* **Problem description**: Go through the entries that follow and count every line with the string "outside". Reply with the number only.

---*---

`src/include/lin_sbc_pkg.sv`:
```
// Package with timing counts and mode encodings for the LIN mode controller
package lin_sbc_pkg;
    localparam int unsigned CLK_HZ              = 10_000_000;
    localparam int unsigned DOM_TIMEOUT_US      = 6000;
    localparam int unsigned DOM_TIMEOUT_CYC     = DOM_TIMEOUT_US * (CLK_HZ / 1_000_000);
    localparam int unsigned TX_RELEASE_US       = 10;
    localparam int unsigned TX_RELEASE_CYC      = TX_RELEASE_US * (CLK_HZ / 1_000_000) + 1;
    localparam int unsigned IGN_DEBOUNCE_US     = 160;
    localparam int unsigned IGN_DEBOUNCE_CYC    = IGN_DEBOUNCE_US * (CLK_HZ / 1_000_000);
    localparam int unsigned RESET_HOLD_US       = 4000;
    localparam int unsigned RESET_HOLD_CYC      = RESET_HOLD_US * (CLK_HZ / 1_000_000);
    localparam int unsigned WAKE_FILT_CYC       = 300;
    localparam int unsigned BUS_FILT_CYC        = 300;
    localparam int unsigned TRIG_MIN_CYC        = 20;
    localparam int unsigned WDOG_WINDOW_CYC     = 200_000;
    localparam int unsigned CNT_W               = 20;

    typedef enum logic [1:0] {
        MODE_FAILSAFE,
        MODE_NORMAL,
        MODE_SILENT,
        MODE_SLEEP
    } op_mode_t;

    typedef enum logic [1:0] {
        SRC_NONE,
        SRC_BUS,
        SRC_LOCAL
    } wake_src_t;
endpackage : lin_sbc_pkg

```
`src/include/lin_filter_if.sv`:
```
// Interface carrying one filter's input, enable and qualified output
`timescale 1ns/1ps
interface lin_filter_if;
    logic level;
    logic enable;
    logic qualified;
    modport filter (input level, input enable, output qualified);
    modport user   (output level, output enable, input qualified);
endinterface : lin_filter_if

```
`src/design/lin_mode_ctrl.sv`:
```
// LIN system-basis mode controller: modes, bus driver, wake, watchdog, reset
`timescale 1ns/1ps
module lin_mode_ctrl #(
    parameter int unsigned DOM_TIMEOUT_CYC  = lin_sbc_pkg::DOM_TIMEOUT_CYC,
    parameter int unsigned RESET_HOLD_CYC   = lin_sbc_pkg::RESET_HOLD_CYC,
    parameter int unsigned WAKE_FILT_CYC    = lin_sbc_pkg::WAKE_FILT_CYC,
    parameter int unsigned BUS_FILT_CYC     = lin_sbc_pkg::BUS_FILT_CYC,
    parameter int unsigned TRIG_MIN_CYC     = lin_sbc_pkg::TRIG_MIN_CYC,
    parameter int unsigned WDOG_WINDOW_CYC  = lin_sbc_pkg::WDOG_WINDOW_CYC
) (
    input  wire logic ref_clk,
    input  wire logic rst,
    input  wire logic vs_present,
    input  wire logic vs_undervolt,
    input  wire logic vcc_undervolt,
    input  wire logic enable_in,
    input  wire logic txd_in,
    output logic      txd_out,
    output logic      txd_oe,
    input  wire logic lin_in,
    output logic      lin_out,
    output logic      lin_oe,
    output logic      rxd_out,
    output logic      rxd_oe,
    input  wire logic wake_n,
    input  wire logic ignition_in,
    input  wire logic wdog_disable,
    input  wire logic wdog_trigger_n,
    output logic      inhibit_out,
    output logic      reset_out_n_out,
    output logic      reset_out_n_oe,
    output logic      regulator_on,
    output logic [1:0] mode_out
);
    lin_sbc_pkg::op_mode_t  mode;
    lin_sbc_pkg::op_mode_t  next_mode;
    lin_sbc_pkg::wake_src_t wake_src;
    logic                   enable_prev;
    logic                   vs_prev;
    logic                   bus_wake_armed;
    logic                   ign_armed;
    logic                   wake_armed;
    logic                   dom_timed_out;
    logic [lin_sbc_pkg::CNT_W-1:0] dom_count;
    logic [lin_sbc_pkg::CNT_W-1:0] rel_count;
    logic [lin_sbc_pkg::CNT_W-1:0] hold_count;
    logic [lin_sbc_pkg::CNT_W-1:0] wdog_count;
    logic                   trig_qual_prev;
    logic                   wdog_fail;
    logic                   lin_prev;

    // Filters for wake pin, ignition, bus dominant and trigger pulse
    lin_filter_if wake_fif ();
    lin_filter_if ign_fif ();
    lin_filter_if bus_fif ();
    lin_filter_if trig_fif ();

    lin_level_filter #(.LEN(WAKE_FILT_CYC)) u_wake_filt (
        .ref_clk (ref_clk),
        .rst     (rst),
        .fif     (wake_fif)
    );
    lin_level_filter #(.LEN(lin_sbc_pkg::IGN_DEBOUNCE_CYC)) u_ign_filt (
        .ref_clk (ref_clk),
        .rst     (rst),
        .fif     (ign_fif)
    );
    lin_level_filter #(.LEN(BUS_FILT_CYC)) u_bus_filt (
        .ref_clk (ref_clk),
        .rst     (rst),
        .fif     (bus_fif)
    );
    lin_level_filter #(.LEN(TRIG_MIN_CYC)) u_trig_filt (
        .ref_clk (ref_clk),
        .rst     (rst),
        .fif     (trig_fif)
    );

    wire low_power   = (mode == lin_sbc_pkg::MODE_SLEEP) || (mode == lin_sbc_pkg::MODE_SILENT);
    wire powered     = vs_present && !rst;
    wire vs_rise     = vs_present && !vs_prev;
    wire hold_active = (hold_count != '0);
    // Reset output low on regulator undervoltage, watchdog failure or power-up hold
    wire reset_low   = vcc_undervolt || wdog_fail || hold_active;
    wire wdog_run    = !wdog_disable && !low_power;

    assign wake_fif.level  = !wake_n;
    assign wake_fif.enable = wake_armed;
    assign ign_fif.level   = ignition_in;
    assign ign_fif.enable  = ign_armed;
    assign bus_fif.level   = !lin_in;
    assign bus_fif.enable  = 1'b1;
    assign trig_fif.level  = !wdog_trigger_n;
    assign trig_fif.enable = wdog_run;

    // Wake qualifiers, each valid only from sleep or silent
    wire local_wake = low_power && wake_fif.qualified;
    wire ign_wake   = low_power && ign_fif.qualified;
    wire bus_wake   = low_power && bus_wake_armed && lin_in && !lin_prev;
    wire en_rise    = enable_in && !enable_prev;
    wire en_fall    = !enable_in && enable_prev;
    // Service counted once the low pulse has passed its minimum width
    wire trig_event = trig_fif.qualified && !trig_qual_prev;

    wire tx_path_on = (next_mode == lin_sbc_pkg::MODE_NORMAL) && !vs_undervolt
                      && !dom_timed_out;
    wire next_lin_drive = tx_path_on && !txd_in;

    always_comb begin
        next_mode = mode;
        case (mode)
            lin_sbc_pkg::MODE_FAILSAFE: begin
                if (enable_in && !hold_active) begin
                    next_mode = lin_sbc_pkg::MODE_NORMAL;
                end
            end
            lin_sbc_pkg::MODE_NORMAL: begin
                if (en_fall) begin
                    next_mode = txd_in ? lin_sbc_pkg::MODE_SILENT
                                       : lin_sbc_pkg::MODE_SLEEP;
                end
            end
            lin_sbc_pkg::MODE_SILENT, lin_sbc_pkg::MODE_SLEEP: begin
                if (en_rise) begin
                    next_mode = lin_sbc_pkg::MODE_NORMAL;
                end else if (local_wake || ign_wake || bus_wake || vs_undervolt) begin
                    next_mode = lin_sbc_pkg::MODE_FAILSAFE;
                end
            end
            default: begin
                next_mode = lin_sbc_pkg::MODE_FAILSAFE;
            end
        endcase
        if (reset_low || vs_rise) begin
            next_mode = lin_sbc_pkg::MODE_FAILSAFE;
        end
    end

    always_ff @(posedge ref_clk) begin
        if (rst) begin
            mode <= lin_sbc_pkg::MODE_FAILSAFE;
        end else begin
            mode <= next_mode;
        end
    end

    always_ff @(posedge ref_clk) begin
        if (rst) begin
            enable_prev    <= 1'b0;
            vs_prev        <= 1'b0;
            lin_prev       <= 1'b1;
            trig_qual_prev <= 1'b0;
        end else begin
            enable_prev    <= enable_in;
            vs_prev        <= vs_present;
            lin_prev       <= lin_in;
            trig_qual_prev <= trig_fif.qualified;
        end
    end

    // Arming: local wake and ignition need release before a new request
    always_ff @(posedge ref_clk) begin
        if (rst) begin
            wake_armed     <= 1'b0;
            ign_armed      <= 1'b0;
            bus_wake_armed <= 1'b0;
        end else begin
            if (wake_n) begin
                wake_armed <= 1'b1;
            end else if (local_wake) begin
                wake_armed <= 1'b0;
            end
            if (!ignition_in) begin
                ign_armed <= 1'b1;
            end else if (ign_wake) begin
                ign_armed <= 1'b0;
            end
            if (bus_fif.qualified) begin
                bus_wake_armed <= 1'b1;
            end else if (lin_in) begin
                bus_wake_armed <= 1'b0;
            end
        end
    end

    // Last wake source, shown on the transmit pin in fail-safe
    always_ff @(posedge ref_clk) begin
        if (rst) begin
            wake_src <= lin_sbc_pkg::SRC_NONE;
        end else if (local_wake || ign_wake) begin
            wake_src <= lin_sbc_pkg::SRC_LOCAL;
        end else if (bus_wake) begin
            wake_src <= lin_sbc_pkg::SRC_BUS;
        end else if (mode == lin_sbc_pkg::MODE_NORMAL) begin
            wake_src <= lin_sbc_pkg::SRC_NONE;
        end
    end

    // Dominant timeout and release timer
    always_ff @(posedge ref_clk) begin
        if (rst) begin
            dom_count     <= '0;
            rel_count     <= '0;
            dom_timed_out <= 1'b0;
        end else begin
            if (txd_in) begin
                dom_count <= '0;
            end else if (dom_count < lin_sbc_pkg::CNT_W'(DOM_TIMEOUT_CYC)) begin
                dom_count <= dom_count + 1'b1;
            end
            if (!txd_in) begin
                rel_count <= '0;
            end else if (rel_count < lin_sbc_pkg::CNT_W'(lin_sbc_pkg::TX_RELEASE_CYC)) begin
                rel_count <= rel_count + 1'b1;
            end
            if (!txd_in && dom_count >= lin_sbc_pkg::CNT_W'(DOM_TIMEOUT_CYC)) begin
                dom_timed_out <= 1'b1;
            end else if (rel_count >= lin_sbc_pkg::CNT_W'(lin_sbc_pkg::TX_RELEASE_CYC)) begin
                dom_timed_out <= 1'b0;
            end
        end
    end

    // Power-up reset hold and watchdog window
    always_ff @(posedge ref_clk) begin
        if (rst) begin
            hold_count <= '0;
            wdog_count <= '0;
            wdog_fail  <= 1'b0;
        end else begin
            if (vs_rise) begin
                hold_count <= lin_sbc_pkg::CNT_W'(RESET_HOLD_CYC);
            end else if (hold_active) begin
                hold_count <= hold_count - 1'b1;
            end
            if (!wdog_run || trig_event || wdog_fail) begin
                wdog_count <= '0;
            end else begin
                wdog_count <= wdog_count + 1'b1;
            end
            if (wdog_run && !wdog_fail
                    && wdog_count >= lin_sbc_pkg::CNT_W'(WDOG_WINDOW_CYC)) begin
                wdog_fail <= 1'b1;
            end else begin
                wdog_fail <= 1'b0;
            end
        end
    end

    // Registered pin outputs
    always_ff @(posedge ref_clk) begin
        if (rst) begin
            lin_out         <= 1'b0;
            lin_oe          <= 1'b0;
            txd_out         <= 1'b0;
            txd_oe          <= 1'b0;
            rxd_out         <= 1'b0;
            rxd_oe          <= 1'b0;
            inhibit_out     <= 1'b0;
            reset_out_n_out <= 1'b0;
            reset_out_n_oe  <= 1'b1;
            regulator_on    <= 1'b0;
            mode_out        <= 2'h0;
        end else begin
            lin_out         <= 1'b0;
            lin_oe          <= next_lin_drive;
            txd_out         <= 1'b0;
            txd_oe          <= (next_mode == lin_sbc_pkg::MODE_FAILSAFE)
                               && (wake_src == lin_sbc_pkg::SRC_LOCAL || local_wake || ign_wake);
            rxd_oe          <= powered;
            if (next_mode == lin_sbc_pkg::MODE_NORMAL) begin
                rxd_out <= lin_in;
            end else if (next_mode == lin_sbc_pkg::MODE_FAILSAFE) begin
                rxd_out <= (wake_src == lin_sbc_pkg::SRC_NONE)
                           && !(local_wake || ign_wake || bus_wake);
            end else begin
                rxd_out <= (next_mode == lin_sbc_pkg::MODE_SILENT);
            end
            inhibit_out     <= !vcc_undervolt && !hold_active
                               && (next_mode == lin_sbc_pkg::MODE_NORMAL
                                   || next_mode == lin_sbc_pkg::MODE_FAILSAFE);
            reset_out_n_out <= 1'b0;
            reset_out_n_oe  <= reset_low;
            regulator_on    <= (next_mode != lin_sbc_pkg::MODE_SLEEP);
            mode_out        <= 2'(next_mode);
        end
    end

    // Checks on bus driver, reset, inhibit and receive outputs
    chk_drive_normal: assert property (
        @(posedge ref_clk) disable iff (rst) lin_oe |-> mode == lin_sbc_pkg::MODE_NORMAL)
        else $error("Bus driven outside normal mode");
    chk_uv_no_drive: assert property (
        @(posedge ref_clk) disable iff (rst) vs_undervolt |=> !lin_oe)
        else $error("Bus driven during supply undervoltage");
    chk_dom_timeout: assert property (
        @(posedge ref_clk) disable iff (rst)
        (!txd_in && dom_count >= lin_sbc_pkg::CNT_W'(DOM_TIMEOUT_CYC)) |-> ##2 !lin_oe)
        else $error("Bus still driven after dominant timeout");
    chk_reset_low: assert property (
        @(posedge ref_clk) disable iff (rst) (vcc_undervolt || wdog_fail) |=> reset_out_n_oe)
        else $error("Reset output not pulled low");
    chk_reset_failsafe: assert property (
        @(posedge ref_clk) disable iff (rst)
        reset_out_n_oe |-> mode == lin_sbc_pkg::MODE_FAILSAFE)
        else $error("Reset low outside fail-safe mode");
    chk_inhibit_reset: assert property (
        @(posedge ref_clk) disable iff (rst) (vcc_undervolt || hold_active) |=> !inhibit_out)
        else $error("Inhibit on during undervoltage reset");
    chk_inhibit_low_power: assert property (
        @(posedge ref_clk) disable iff (rst) low_power |-> !inhibit_out)
        else $error("Inhibit on in sleep or silent mode");
    chk_sleep_regulator: assert property (
        @(posedge ref_clk) disable iff (rst) mode == lin_sbc_pkg::MODE_SLEEP |-> !regulator_on)
        else $error("Regulator on in sleep mode");
    chk_rx_unpowered: assert property (
        @(posedge ref_clk) disable iff (rst) !vs_present |=> !rxd_oe)
        else $error("Receive output on while unpowered");

    cov_bus_wake: cover property (
        @(posedge ref_clk) disable iff (rst) bus_wake);
    cov_local_wake: cover property (
        @(posedge ref_clk) disable iff (rst) local_wake || ign_wake);
    cov_dom_timeout: cover property (
        @(posedge ref_clk) disable iff (rst) $rose(dom_timed_out));
    cov_wdog_fail: cover property (
        @(posedge ref_clk) disable iff (rst) wdog_fail);
endmodule : lin_mode_ctrl

```
`src/design/lin_level_filter.sv`:
```
// Level filter: output goes high once the input has been high for LEN cycles
`timescale 1ns/1ps
module lin_level_filter #(
    parameter int unsigned LEN = 16
) (
    input  wire logic     ref_clk,
    input  wire logic     rst,
    lin_filter_if.filter  fif
);
    logic [lin_sbc_pkg::CNT_W-1:0] count;
    wire                           run_on = fif.enable && fif.level;
    wire                           done   = (count >= lin_sbc_pkg::CNT_W'(LEN));

    always_ff @(posedge ref_clk) begin
        if (rst || !run_on) begin
            count <= '0;
        end else if (!done) begin
            count <= count + 1'b1;
        end
    end

    assign fif.qualified = run_on && done;
endmodule : lin_level_filter

```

---*---

* **Completed exercise**: 2